The final sections of the information security risk management assignment discusses the importance of these measures for the institute and the long term changes that they can experience in the working of their organization and their market performance after getting the safety certification that they seek to get.
Introduction
NTN is an institute that provides training and education to students who wish to develop a career in the medical areas. Apart from this, the institute also employees the students into various door to door medical care providing services that they call mobile hospitals along with the video lectures that they deliver into their branch institutes through live streaming from Sydney to their branches in Darwin and Cairns. Due to this dependence on the connectivity services, there is a need for the institute to implement internet security measures into their system (Peltier, 2016).
The organization has decided to take up Information Security Risk Management and Information Security Certification and Accreditation methods in order to evaluate the potential risks to the intellectual property of the organization and for the protection of the same. This information security risk management assignment aims to analyze the various aspects of these systems and the way in which employing these measures can benefit the operations and services that NTN provides to their patients and students.
Discussion
As stated by Soomro, Shah and Ahmed (2016), in the present times, technology plays a very important role in our everyday lives. There are personal as well as industrial uses to internet and all other associated technical advancements that has completely revolutionized the lives of people of all age groups living anywhere across the globe.
Internet Usage for NTN: Internet is the life line for operations in a number of industries.

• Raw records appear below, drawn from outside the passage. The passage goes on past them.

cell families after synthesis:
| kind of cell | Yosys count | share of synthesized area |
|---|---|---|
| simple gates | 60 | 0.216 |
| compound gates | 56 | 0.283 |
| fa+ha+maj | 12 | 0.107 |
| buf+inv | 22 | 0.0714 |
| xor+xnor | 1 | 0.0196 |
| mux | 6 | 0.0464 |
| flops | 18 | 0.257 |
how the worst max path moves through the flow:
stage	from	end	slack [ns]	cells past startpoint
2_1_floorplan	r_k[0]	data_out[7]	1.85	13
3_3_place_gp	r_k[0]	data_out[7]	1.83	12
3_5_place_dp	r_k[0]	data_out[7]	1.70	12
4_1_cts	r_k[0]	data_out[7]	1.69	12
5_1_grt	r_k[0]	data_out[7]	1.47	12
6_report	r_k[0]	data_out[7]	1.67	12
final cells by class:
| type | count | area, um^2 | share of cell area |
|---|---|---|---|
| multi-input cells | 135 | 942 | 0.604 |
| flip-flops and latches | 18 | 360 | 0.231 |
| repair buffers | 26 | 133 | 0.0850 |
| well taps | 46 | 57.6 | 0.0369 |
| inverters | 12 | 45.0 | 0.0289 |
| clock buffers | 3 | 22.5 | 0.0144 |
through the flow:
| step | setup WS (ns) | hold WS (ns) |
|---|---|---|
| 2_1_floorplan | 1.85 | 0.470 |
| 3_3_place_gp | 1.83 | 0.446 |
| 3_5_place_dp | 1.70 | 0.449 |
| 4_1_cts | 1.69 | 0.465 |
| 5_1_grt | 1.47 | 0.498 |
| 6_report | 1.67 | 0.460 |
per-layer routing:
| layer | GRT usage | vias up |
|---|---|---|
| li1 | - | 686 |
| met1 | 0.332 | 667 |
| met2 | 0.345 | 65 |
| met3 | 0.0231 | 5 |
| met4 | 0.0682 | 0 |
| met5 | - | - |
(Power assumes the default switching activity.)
**src/rtl/aes_pkg.sv**
```systemverilog
// Shared AES types and GF(2^8) constant-multiply helpers (poly 0x11B).
package aes_pkg;

  typedef logic [7:0]  aes_byte_t;
  typedef logic [31:0] aes_col_t;

  localparam aes_byte_t AES_POLY_RED = 8'h1B;

  function automatic aes_byte_t gf_xtime(input aes_byte_t a);
    return {a[6:0], 1'b0} ^ (a[7] ? AES_POLY_RED : '0);
  endfunction

  function automatic aes_byte_t gf_mul2(input aes_byte_t a);
    return gf_xtime(a);
  endfunction

  function automatic aes_byte_t gf_mul3(input aes_byte_t a);
    return gf_xtime(a) ^ a;
  endfunction

  function automatic aes_byte_t gf_mul9(input aes_byte_t a);
    aes_byte_t x1, x2, x3;
    x1 = gf_xtime(a);
    x2 = gf_xtime(x1);
    x3 = gf_xtime(x2);
    return x3 ^ a;
  endfunction

  function automatic aes_byte_t gf_mulb(input aes_byte_t a);
    aes_byte_t x1, x2, x3;
    x1 = gf_xtime(a);
    x2 = gf_xtime(x1);
    x3 = gf_xtime(x2);
    return x3 ^ x1 ^ a;
  endfunction

  function automatic aes_byte_t gf_muld(input aes_byte_t a);
    aes_byte_t x1, x2, x3;
    x1 = gf_xtime(a);
    x2 = gf_xtime(x1);
    x3 = gf_xtime(x2);
    return x3 ^ x2 ^ a;
  endfunction

  function automatic aes_byte_t gf_mule(input aes_byte_t a);
    aes_byte_t x1, x2, x3;
    x1 = gf_xtime(a);
    x2 = gf_xtime(x1);
    x3 = gf_xtime(x2);
    return x3 ^ x2 ^ x1;
  endfunction

endpackage

```
**src/rtl/aes_mix_byte.sv**
```systemverilog
// One MixColumns/InvMixColumns output byte from a rotated column.
// col_i[31:24] is the byte on the diagonal for this output row.
module aes_mix_byte
  import aes_pkg::*;
(
  input  logic        fwd_ninv_i,
  input  logic [31:0] col_i,
  output logic [7:0]  byte_o
);

  aes_byte_t a0, a1, a2, a3;

  // Row product: {2,3,1,1} forward, {e,b,d,9} inverse.
  always_comb begin
    a0 = col_i[31:24];
    a1 = col_i[23:16];
    a2 = col_i[15:8];
    a3 = col_i[7:0];
    if (fwd_ninv_i) begin
      byte_o = gf_mul2(a0) ^ gf_mul3(a1) ^ a2 ^ a3;
    end else begin
      byte_o = gf_mule(a0) ^ gf_mulb(a1) ^ gf_muld(a2) ^ gf_mul9(a3);
    end
  end

endmodule

```
**src/rtl/aes_mix_column.sv**
```systemverilog
// Combinational AES MixColumns / InvMixColumns on one 32-bit column.
// clk_i and rst_i are present only for interface uniformity.
module aes_mix_column
  import aes_pkg::*;
(
  input  logic        clk_i,
  input  logic        rst_i,
  input  logic        fwd_ninv_i,
  input  logic [31:0] col_i,
  output logic [31:0] col_o
);

  aes_col_t  rot_w [4];
  aes_byte_t byte_w [4];
  logic      unused_inputs;

  assign unused_inputs = clk_i ^ rst_i;

  // Output row i sees the column rotated left by i bytes.
  always_comb begin
    for (int unsigned i = 0; i < 4; i++) begin
      rot_w[i] = '0;
    end
    rot_w[0] = col_i;
    rot_w[1] = {col_i[23:0], col_i[31:24]};
    rot_w[2] = {col_i[15:0], col_i[31:16]};
    rot_w[3] = {col_i[7:0],  col_i[31:8]};
  end

  for (genvar g = 0; g < 4; g++) begin : g_row
    aes_mix_byte u_mix_byte (
      .fwd_ninv_i (fwd_ninv_i),
      .col_i      (rot_w[g]),
      .byte_o     (byte_w[g])
    );
  end

  assign col_o = {byte_w[0], byte_w[1], byte_w[2], byte_w[3]};

endmodule

```
**config.mk**
```make
export PLATFORM = sky130hd
export DESIGN_NAME = aes_mix_column
export DESIGN_NICKNAME = d
export VERILOG_FILES = /design/src/rtl/aes_pkg.sv /design/src/rtl/aes_mix_byte.sv /design/src/rtl/aes_mix_column.sv
export SDC_FILE = /design/constraint.sdc
export NUM_CORES = 1
export LEC_CHECK = 0
export CORE_ASPECT_RATIO = 1.25
export CORE_MARGIN = 4
export CORE_UTILIZATION = 50
export DETAILED_ROUTE_END_ITERATION = 10
export PLACE_DENSITY_LB_ADDON = 0.05
export SYNTH_ARGS = -nofsm -noshare
export SYNTH_HDL_FRONTEND = slang
export SYNTH_SLANG_ARGS = --single-unit
```
**constraint.sdc**
```tcl
create_clock -name vclk -period 2.6
set_clock_uncertainty 0.1 [all_clocks]
set_input_delay 0.26 -clock vclk [all_inputs]
set_output_delay 0.26 -clock vclk [all_outputs]
set_load 0.05 [all_outputs]
```
==> results of run 1 <==
==> metrics by stage <==
| step | hold slack, ns | instances |
|---|---|---|
| 2_1_floorplan | 0.7248 | 294 |
| 3_3_place_gp | 1.361 | 500 |
| 3_5_place_dp | 1.376 | 500 |
==> synthesized netlist by cell type <==
| master | number |
|---|---|
| xor2_4 | 1 |
| xnor3_2 | 1 |
| clkbuf_2 | 1 |
| xnor2_2 | 9 |
| nand2_1 | 12 |
| xor3_1 | 1 |
| o21ai_1 | 5 |
| buf_2 | 13 |
| xor2_1 | 41 |
| xnor2_4 | 3 |
| mux2i_1 | 4 |
| inv_1 | 1 |
| clkbuf_1 | 6 |
| xnor2_1 | 159 |
| xor2_2 | 1 |
| nor2_1 | 7 |
| xnor3_1 | 13 |
| buf_6 | 3 |
| nor2b_1 | 1 |
| buf_4 | 5 |
| o21ai_0 | 6 |
| o21a_1 | 1 |
==> logic make-up after synthesis <==
| family | count (synthesis) |
|---|---|
| simple gates | 20 |
| buf+inv | 29 |
| compound gates | 12 |
| xor+xnor | 229 |
| mux | 4 |
==> summary.md, run 1 <==
| Metric | Value |
|---|---|
| Routability cong. | 0.8998 |
| Post-CTS Setup Inserts | 20 |
| Die width | 73.88 um |
| Port Buffer Count | 65 |
| # IOs | 67 |
| Number of distinct library cells after synthesis | 22 |
| Synthesized area per cell | 9.227 um2 |
| CTS resizes | 152 |
| Dominant cells by area after synthesis | xnor2_1, xor2_1, xnor3_1 |
| Cell Area, Placed | between 0.004 and 0.005 mm2 |
| Syn. warnings | 0 |
| Stop Error | [ERROR DPL-0038] Utilization greater than 100%, impossible to legalize |
| Run status | stopped before the end |
| Largest area contributor in the netlist | xnor2_1 |
| Hpwl dp | 7584 um |
| Largest family of logic cells by synthesized area | XOR/XNOR gates |
| Post-synth top area share | 51.34% |
| # rows | 29 |
| Post-synthesis compound-gate area fraction | around 2.3% |
| Chip Height | 90.35 um |
| Net Count, Synth | approximately 330 |
| Post-Synthesis Cell Area | 0.002713 mm2 |
| Mapped Cells | 294 |
| Initial core utilization | 52.65% |
| Exit stage | clock tree synthesis |
| Synth Area in XOR/XNOR | 87.18% |
| Adder-cell share of the synthesized area | 0% |
| Register area share after synthesis | 0% |
| Synth Area in Simple Gates | between 2 and 3% |
| Pre-CTS setup slack | -0.4887 ns |
| CTS Hold Bufs | 0 |
| Mux contribution to synthesized area | under 10% |
==> run 2, diff against run 1 <==
- CORE_ASPECT_RATIO: 1.25 -> not set
- CORE_UTILIZATION: 50 -> 35
- PLACE_DENSITY_LB_ADDON: 0.05 -> 0.15
==> run 2 against run 1 <==
The flow now finishes without violations. Synthesized cell count stayed put. Area after synthesis unchanged.
==> summary.md, run 2 <==
| Metric | Value |
|---|---|
| Max VDD drop | 534.2 uV |
| Area taken by multi-input logic gates | 0.003120 mm2 |
| Critical Path RT | 2.24 ns |
| # DRC | 0 |
| Pre-CTS setup slack | -0.4622 ns |
| First-pass GRT wire length | 14,080 um |
| Dpl cells | between 500 and 600 |
| Run status | completed |
| Hpwl dp | 7236 um |
| CTS Hold Bufs | 0 |
| Final hold viol count | 0 |
| Non-Filler Instances | 559 |
| Post-Route WL | 9127 um |
| Initial antenna violation count | 0 |
| Largest net degree at the start of global routing | 37 |
| Leak | 2.334 nW |
| Register area share after synthesis | 0% |
| Clock buf count | 0 |
| Worst hold path type | in2out |
| Fmax | 0.3865 GHz |
| Pwr dens | 864.7 mW/mm2 |
| Vias | between 2k and 2.5k |
| Max incr delay on CP | 0.46 ns |
| Most common cell after layout, fill and taps aside | buf_4 |
| Worst-Margin Slew | 0.4515 ns |
| 1st-pass router iterations | 4 |
| CP max FO | 5 |
| Synth top cells by count | xnor2_1, xor2_1, buf_2, xnor3_1, nand2_1 |
| # rows | 31 |
| Initial core utilization | around 37% |
| Crit path launch type | primary input |
| Initial drt markers | 99 |
| Ant. Diodes | 0 |
| Filler cell count | 529 |
| Mapped Cells | slightly below 300 |
| Worst hold margin | 1.088 ns |
| Final WS setup | between 0.01 and 0.015 ns |
| Final setup fails | 0 |
| Chip Height | 96.04 um |
| GRT Overall Usage | 19.88% |
| Top-count cell post-synth | xnor2_1 |
| Port Buffer Count | 65 |
| Max-slew violation count | 0 |
| Most frequent cells in the layout | buf_4, xnor2_1, xnor2_2 |
| Post-Synthesis Cell Area | 0.002713 mm2 |
| Layout overhead on the synthesized area | 91.84% |
| Slew HR | 69.79% |
| Crit path capture type | output pin |
| Post-DRT Antenna Nets | 0 |
| Net Count, Synth | 329 |
| Synthesized area per cell | 9.227 um2 |
| Final core occ | between 70 and 80% |
| Tcrit/Tclk final | 99.50% |
| Final Net Count | 497 |
| Crit-path slowest cell | xnor3_1 |
| CORE AREA | around 0.0074 mm2 |
| Syn. warnings | 0 |
| Max Cap Violations | 0 |
| Register Area | 0 um2 |
| Crit path DAT | 2.23 ns |
| Vias/cell | between 4 and 5 |
| Routed len/inst | between 15 and 20 um |
| Routability cong. | 0.8965 |
| Dominant cells by area after synthesis | xnor2_1, xor2_1, xnor3_1 |
| Die area | 0.009223 mm2 |
| Cell Chain, Critical Path | buf_2, buf_4, xnor2_4, xnor2_2, xnor2_1, xnor3_1, o21a_2, xnor2_2, buf_12 |
| # IOs | 67 |
| Overall power | 4.500 mW |
| GRT Residual Overflow | 0 |
| Number of distinct library cells after synthesis | 22 |
| Vias in the first global route | 2,699 |
| Post-synth top area share | 51.34% |
| Top cell by count, worst path | xnor2_2 |
| Die width | slightly below 100 um |
| Number of sequential cells | 0 |
| Share of post-route cells with drive strength above 1 | 58.26% |
| Final min period | 2.587 ns |
| CP Class | in2out |
| Largest area contributor in the netlist | xnor2_1 |
-- run 2: metrics by stage --
stage | instance area [um2] | TNS, ns
2_1_floorplan | 2844 | -0.5085
3_3_place_gp | 4591 | -8.353
3_5_place_dp | 4591 | -8.504
4_1_cts | 5062 | 0
5_1_grt | 5204 | -0.2729
6_report | 5204 | 0
-- run 2: final timing paths --
path	to	startpoint	slack (ns)	cells past startpoint
min	col_o[16]	col_i[24]	1.09	6
max	col_o[3]	col_i[31]	0.01	9
-- run 2: repair_timing --
item,CTS,global route
resized for setup,125,53
buffers inserted,19,9
cloned,0,0
pin swaps,45,43
endpoints found under the setup margin,32,24
-- run 2: power by group --
group	switching [mW]	internal (mW)	leakage, nW
clock	0	0	0
sequential	0	0	0
combinational	2.18	2.32	2.33
-- run 2: per-layer routing --
metal / global-route usage (%) / share of wire (%) / up-vias
li1: - / - / 1221
met1: 26.26 / 43 / 1165
met2: 36.75 / 52 / 58
met3: 0.7037 / 3.3 / 11
met4: 2.370 / 1.7 / 0
met5: 0 / 0 / -
-- run 2: area by class of cell --
| cell class | instances | area share [%] |
|---|---|---|
| well taps | 99 | 2.380 |
| multi-input cells | 265 | 59.97 |
| inverters | 1 | 0.07213 |
| repair buffers | 194 | 37.58 |
-- run 2: logic make-up after synthesis --
family | after synthesis | synth area share (%)
AOI/OAI and AO/OA | 12 | 2.306
and+or+nand+nor | 20 | 2.860
buffers and inverters | 29 | 6.180
muxes | 4 | 1.476
xor gates and xnor gates | 229 | 87.18
### config.mk
export PLATFORM = sky130hd
export DESIGN_NAME = toggle_period_monitor
export DESIGN_NICKNAME = d
export VERILOG_FILES = /design/src/rtl/toggle_period_monitor.sv
export SDC_FILE = /design/constraint.sdc
export NUM_CORES = 1
export LEC_CHECK = 0
export CAP_MARGIN = 30
export CORE_UTILIZATION = 60
export DETAILED_ROUTE_END_ITERATION = 6
export GPL_TIMING_DRIVEN = 0
export MAX_ROUTING_LAYER = met4
export PLACE_DENSITY = 0.9
export REMOVE_ABC_BUFFERS = 1
export SYNTH_ARGS = -nofsm -noshare
export SYNTH_HDL_FRONTEND = slang
export SYNTH_SLANG_ARGS = --single-unit
export TNS_END_PERCENT = 100
### constraint.sdc
create_clock -name clk -period 6.6 [get_ports clk]
set_clock_uncertainty 0.1 [all_clocks]
set_input_delay 0.99 -clock clk [delete_from_list [all_inputs] [get_ports clk]]
set_output_delay 0.99 -clock clk [all_outputs]
set_load 0.1 [all_outputs]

For institutes like NTN, internet based technological advancements play the role of the central nervous system of the institute. The institute has around five locations connected with the headquarters. Out of which the main branch of the institute located in Sydney is connected with two other branches of the institute that are located in Darwin and Cairns. Apart from this, the institute has associated with two major nursing homes where they recruit their students to perform field work. These students are also connected with and guided by the Sydney headquarters of the institution through internet (Cavusoglu et al. 2015).
Apart from this, a number of mobile vans that take students associated with the institute to the homes of a number of patients who cannot come to hospitals for conducting regular check ups on them. These vans store and transfer data to the main head office of the institute located at Sydney as well.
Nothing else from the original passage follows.